Пусть… пусть говорит. Пока это происходит, есть один ничтожный шанс, что мои эмоции переживут глобальное похолодание. Из последних сил восстанут, преодолевая затянувшийся холод, разожгут огонь трясущимися руками под безмолвными ясными небесами, не позволяя смертельному холоду с высших слоев стратосферы обрушиться на землю и заморозить все живое в одно мгновение… Вот у героя Дэнниса Куэйда в фильме «Послезавтра» это получилось на последних секундах, ничтожный шанс, что и меня не позволит убить… максимум, вознаградит иммунитетом от сковывающего холода.

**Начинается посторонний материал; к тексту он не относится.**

<file path="config.mk">
export PLATFORM = sky130hd
export DESIGN_NAME = result_sat_fifo
export DESIGN_NICKNAME = d
export VERILOG_FILES = /design/src/rtl/result_sat_fifo.sv
export SDC_FILE = /design/constraint.sdc
export NUM_CORES = 1
export LEC_CHECK = 0
export CELL_PAD_IN_SITES_DETAIL_PLACEMENT = 0
export CELL_PAD_IN_SITES_GLOBAL_PLACEMENT = 1
export CORE_ASPECT_RATIO = 0.8
export CORE_MARGIN = 4
export CORE_UTILIZATION = 42
export DETAILED_ROUTE_END_ITERATION = 7
export HOLD_SLACK_MARGIN = 0.06
export PLACE_DENSITY = 0.85
export RECOVER_POWER = 50
export SYNTH_ARGS = -nofsm -noshare
export SYNTH_HDL_FRONTEND = slang
export SYNTH_SLANG_ARGS = --single-unit
</file>
<file path="constraint.sdc">
create_clock -name clk -period 5.5 [get_ports clk]
set_input_delay 1.1 -clock clk [delete_from_list [all_inputs] [get_ports clk]]
set_output_delay 1.1 -clock clk [all_outputs]
set_load 0.005 [all_outputs]
</file>
<file path="src/rtl/result_sat_fifo.sv">
// result_sat_fifo: converts Q7.25 evaluator results to saturated Q2.14 samples
// and buffers them in a show-ahead circular FIFO. Each entry holds {sat, data}.
// A sticky saturating counter records how many saturated samples were accepted.
module result_sat_fifo #(
  parameter int WIDTHIN  = 32,
  parameter int WIDTHOUT = 16,
  parameter int DEPTH    = 8
) (
  input  logic                     clk,
  input  logic                     reset,
  input  logic                     i_valid,
  output logic                     o_ready,
  input  logic [WIDTHIN-1:0]       i_y,
  output logic                     o_valid,
  input  logic                     i_ready,
  output logic [WIDTHOUT-1:0]      o_data,
  output logic                     o_sat,
  output logic [$clog2(DEPTH):0]   o_level,
  output logic [7:0]               o_sat_count
);

  // Q7.25 -> Q2.14 drops 11 fractional bits; the dropped MSB drives rounding.
  localparam int FRAC_DROP = 11;
  localparam int TW        = WIDTHIN - FRAC_DROP + 1;
  localparam int EW        = WIDTHOUT + 1;
  localparam int AW        = $clog2(DEPTH);
  localparam int LW        = AW + 1;

  localparam logic [AW-1:0] PTR_ONE   = {{(AW-1){1'b0}}, 1'b1};
  localparam logic [LW-1:0] LVL_ONE   = {{(LW-1){1'b0}}, 1'b1};
  localparam logic [LW-1:0] LVL_ZERO  = {LW{1'b0}};
  localparam logic [LW-1:0] LVL_FULL  = LW'(DEPTH);
  localparam logic [TW-1:0] T_MAX     = {{(TW-WIDTHOUT){1'b0}}, {WIDTHOUT{1'b1}}};
  localparam logic [7:0]    CNT_MAX   = 8'hFF;
  localparam logic [7:0]    CNT_ONE   = 8'h01;

  // Round-half-up and saturate one sample; result is {sat, data}.
  function automatic logic [EW-1:0] convert_sample(input logic [WIDTHIN-1:0] y);
    logic [TW-1:0] t;
    t = {1'b0, y[WIDTHIN-1:FRAC_DROP]} + {{(TW-1){1'b0}}, y[FRAC_DROP-1]};
    if (t > T_MAX) begin
      convert_sample = {1'b1, {WIDTHOUT{1'b1}}};
    end else begin
      convert_sample = {1'b0, t[WIDTHOUT-1:0]};
    end
  endfunction

  logic [EW-1:0]   mem_q [DEPTH];
  logic [AW-1:0]   wr_ptr_q, wr_ptr_d;
  logic [AW-1:0]   rd_ptr_q, rd_ptr_d;
  logic [LW-1:0]   level_q, level_d;
  logic [7:0]      sat_cnt_q, sat_cnt_d;
  logic [EW-1:0]   entry_s;
  logic [EW-1:0]   head_s;
  logic            push_s;
  logic            pop_s;
  logic            ready_s;
  logic            valid_s;

  // Handshake flags come from registered occupancy only.
  always_comb begin
    ready_s = (level_q != LVL_FULL);
    valid_s = (level_q != LVL_ZERO);
    push_s  = i_valid & ready_s;
    pop_s   = valid_s & i_ready;
    entry_s = convert_sample(i_y);
    head_s  = mem_q[rd_ptr_q];
  end

  // Next-state for pointers, occupancy and saturation counter.
  always_comb begin
    wr_ptr_d  = wr_ptr_q;
    rd_ptr_d  = rd_ptr_q;
    level_d   = level_q;
    sat_cnt_d = sat_cnt_q;
    if (push_s) begin
      wr_ptr_d = wr_ptr_q + PTR_ONE;
    end else begin
      wr_ptr_d = wr_ptr_q;
    end
    if (pop_s) begin
      rd_ptr_d = rd_ptr_q + PTR_ONE;
    end else begin
      rd_ptr_d = rd_ptr_q;
    end
    case ({push_s, pop_s})
      2'b10:   level_d = level_q + LVL_ONE;
      2'b01:   level_d = level_q - LVL_ONE;
      default: level_d = level_q;
    endcase
    if (push_s && entry_s[EW-1] && (sat_cnt_q != CNT_MAX)) begin
      sat_cnt_d = sat_cnt_q + CNT_ONE;
    end else begin
      sat_cnt_d = sat_cnt_q;
    end
  end

  // Control state registers, cleared asynchronously by reset.
  always_ff @(posedge clk or posedge reset) begin
    if (reset) begin
      wr_ptr_q  <= {AW{1'b0}};
      rd_ptr_q  <= {AW{1'b0}};
      level_q   <= LVL_ZERO;
      sat_cnt_q <= 8'h00;
    end else begin
      wr_ptr_q  <= wr_ptr_d;
      rd_ptr_q  <= rd_ptr_d;
      level_q   <= level_d;
      sat_cnt_q <= sat_cnt_d;
    end
  end

  // Entry storage; cleared on reset so no stale sample can ever reach the head.
  always_ff @(posedge clk or posedge reset) begin
    if (reset) begin
      for (int i = 0; i < DEPTH; i++) begin
        mem_q[i] <= {EW{1'b0}};
      end
    end else if (push_s) begin
      mem_q[wr_ptr_q] <= entry_s;
    end else begin
      mem_q[wr_ptr_q] <= mem_q[wr_ptr_q];
    end
  end

  // Show-ahead head presentation, forced to zero while empty.
  always_comb begin
    o_data = {WIDTHOUT{1'b0}};
    o_sat  = 1'b0;
    if (valid_s) begin
      o_data = head_s[WIDTHOUT-1:0];
      o_sat  = head_s[EW-1];
    end else begin
      o_data = {WIDTHOUT{1'b0}};
      o_sat  = 1'b0;
    end
  end

  assign o_ready     = ready_s;
  assign o_valid     = valid_s;
  assign o_level     = level_q;
  assign o_sat_count = sat_cnt_q;

endmodule

</file>
==> results.json <==
{
  "required_ps": 5780,
  "cp_max_fo": 17,
  "via_per_inst": 6.00,
  "antenna_found_initial": 0,
  "worstSetupStartpointType": "input pin",
  "postCtsHoldBufs": 0,
  "cts.sinks": 154,
  "outcome": "finished, violations left",
  "synth_most_common_cell": "nand2_1",
  "rr_endpoint": "mem_q[51]",
  "setup_viol": 0,
  "ys_warn_count": 0,
  "crit_path_end": "mem_q[51]",
  "finalNetCount": 922,
  "finalCriticalPeriod_ps": 4440,
  "synth_top_area_frac": 0.439,
  "fp.dieW_um": 170,
  "coreArea_um2": 20600,
  "synth-compound-area-share": 0.186,
  "synth_fp_nets": 884,
  "cts_setup_buffers": 0,
  "p_leak_nw": 4.37,
  "detail-route-antenna-nets": 0,
  "first_pass_iters": 5,
  "power.density_nw_per_um2": 707,
  "grtUsageTotal": 0.222,
  "synth_commonest_cells": "167 x nand2_1, 154 x dfrtp_1, 120 x o21ai_0, 45 x clkbuf_1, 45 x mux4_2",
  "peakVddDrop_uv": 360,
  "seq_area_frac_synth": 0.439,
  "syn_area_um2": 8780,
  "syn2layout_area_growth_pct": 16.3,
  "finalHoldViolCount": 0,
  "synthMuxAreaShare": 0.166,
  "setup_tns_ps": 0,
  "min_period_over_period": 0.807,
  "multi_input_area_um2": 4650,
  "gr-total-overflow": 0,
  "setup.reg_to_reg.worst_slack_ps": 1650,
  "wl_mm": 25.0,
  "total_power_mw": 7.22,
  "synth_ff_type": "dfrtp_1",
  "layout.area.seq_um2": 3860,
  "clk_pin_slew_ps": 70,
  "max_cap_violations": 2,
  "r2r-start": "o_level[3]",
  "violations": "max-capacitance violations, max-slew violations",
  "drive_gt1_frac": 0.160,
  "fmax_mhz": 225,
  "critPathCaptureType": "flip-flop",
  "drtIter0Drc": 567,
  "synth_cell_types": 63,
  "clockBufferDepth": 2,
  "critPathKind": "in2reg",
  "insertedDiodeCount": 0,
  "drc": 0,
  "drv_slew": 70,
  "cts_made_buffers": 17,
  "async_reset_ff_frac": 1.00,
  "grt_pass1_wl_mm": 39.7,
  "avgRoutedWirePerCell_um": 21.6,
  "finalNonFillerCells": 1158,
  "dpl.hpwl_mm": 16.0,
  "synth_top_family_by_area": "compound AO/OA/AOI/OAI gates",
  "hold_path_class": "reg2reg",
  "synth_area_leader_cell": "dfrtp_1",
  "syn_avg_cell_area_um2": 10.5,
  "dieArea_um2": 23300,
  "cts_tree": "done",
  "whs_path_depth": 1,
  "final.setup_skew_ps": 11.7,
  "grt_pass1_vias": 6997,
  "postSynthCellCount": 839,
  "slew_headroom": -0.301,
  "ys_top_cells_by_area": "dfrtp_1 44%, mux4_2 12%, nand2_1 7.1%",
  "post_cts_resized": 0,
  "rsz0062_at_grt": "false",
  "die_h_um": 137,
  "fillers": 1857,
  "ys_ff_latch": 154,
  "hold_ws_ps": 499,
  "crit_path_start": "i_valid",
  "placedCellCount": 1127,
  "synth-edff-count": 0,
  "worst_r2r_path_depth": 7,
  "fp-row-count": 47,
  "synthSimpleGateAreaFrac": 0.132,
  "port_buffers": 56,
  "synthAdderAreaFrac": 0.0137,
  "synth-xor-area-share": 0.0309,
  "critPathArrivalTime_ps": 4720,
  "initial_core_util": 0.425,
  "root_buffer": "clkbuf_16",
  "grt_max_degree": 89,
  "vias": 6943,
  "htree_levels": 4,
  "insertion_delay_ps": 430,
  "worst_pin_slew_ps": 1950,
  "fin_util": 0.495,
  "routabilityCongestion": 0.807,
  "num_io_pins": 67
}
## cell families after synthesis
kind of cell,after synthesis
buffers and inverters,74
xor gates and xnor gates,31
adders and majority gates,9
and+or+nand+nor,259
muxes,88
AOI/OAI and AO/OA,224
DFF,154
## worst min-delay path by stage
stage / start / endpoint
floorplan: mem_q[90] / mem_q[90]
global placement: mem_q[3] / mem_q[3]
detailed placement: mem_q[127] / mem_q[127]
CTS: mem_q[127] / mem_q[127]
global route: o_sat_count[5] / o_sat_count[5]
finish: o_sat_count[7] / o_sat_count[7]
## flip-flops by register name (all words and copies together) (netlist names)
name	cells
o_sat_count	8
wr_ptr_q	3
o_level	4
rd_ptr_q	3
mem_q	136
## power by group
group	total, mW	internal, mW	switching, mW
sequential	2.39	1.74	0.644
clock	1.21	0.721	0.489
combinational	3.63	1.80	1.82
## layer usage
metal,part of all wire,track usage
met5,0,0
met3,0.087,0.0663
met2,0.46,0.342
met1,0.44,0.310
met4,0.019,0.0559
## critical path, stage by stage
cell and delay (ps):
dlygate4sd3_1 670, and2_0 210, clkbuf_1 1000, o211ai_4 610, buf_4 360, o41ai_2 560
o21ai_0 200
## layout by cell type, fill, tap and decap left out, types with 8 or more instances in the layout
| master | count |
|---|---|
| nand2_1 | 167 |
| dfrtp_1 | 151 |
| o21ai_0 | 120 |
| mux4_2 | 45 |
| clkdlybuf4s50_1 | 45 |
| mux2i_1 | 34 |
| nor2_1 | 25 |
| xor2_1 | 20 |
| buf_4 | 20 |
| clkbuf_16 | 17 |
| nand3_1 | 16 |
| o41ai_2 | 13 |
| a21oi_1 | 11 |
| xnor2_1 | 11 |
| dlygate4sd3_1 | 11 |
| o31ai_1 | 10 |
| inv_1 | 9 |
| mux2_2 | 9 |
| o21ai_1 | 9 |
| a22o_1 | 8 |
| ha_1 | 8 |
## per-stage QoR
stage / area, um2 / setup WS (ps)
6_report: 10200 / 1060
5_1_grt: 10200 / 958
4_1_cts: 10200 / 1230
3_5_place_dp: 9640 / 862
3_3_place_gp: 9640 / 885
2_1_floorplan: 8780 / 250
## area by class of cell
class	count	area share
Tap cell	269	0.0330
Inverter	13	0.00527
Multi-Input combinational cell	611	0.455
Timing Repair Buffer	80	0.0711
Clock inverter	12	0.0147
Clock buffer	19	0.0434
Sequential cell	154	0.378
(Power assumes the default switching activity.)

Я так много страдала и сгорала в душераздирающих эмоциях! Бог не дает испытаний не по силам. Должно быть, именно тогда я подошла вплотную к пределу, и вся боль моего переживания погасла, вспыхнув ярким огнем, в последний раз. Недели сладкой неги и эйфории излечили выжженную напалмом пустыню вместо души, которая сделала вывод из всего предшествующего. Анестезия. Холод. Нечувствительность к боли. Очередной юмор от инстинкта самосохранения.

- Ты думаешь, я тебя наказывал? Ты решила, что я хотел сломать тебя зеркалами? Неужели ты не слышала меня, когда я так часто повторял, что тебе ничего не угрожает? – Его голос спокоен, так вещают политики европейских стран с трибун, Ирина Милошина, Дима в свой период пробуждения монстров… очень опасные люди, в общем. Я не замечаю ноты отчаяния, раскаяния, желания защитить только потому, что такие эмоции чужды непробиваемым киборгам типа Александра. Они даже любят молча, никогда не раскрывая своих истинных порывов души! – Останься. Я не могу тебе приказывать, я прошу тебя об этом. Ты же хочешь проснуться утром и встретить свое отражение без страха, оставив все позади, как кошмарный сон, который никогда не вернется? Не смей убегать сейчас! Не закрывай себя в клетке нового страха!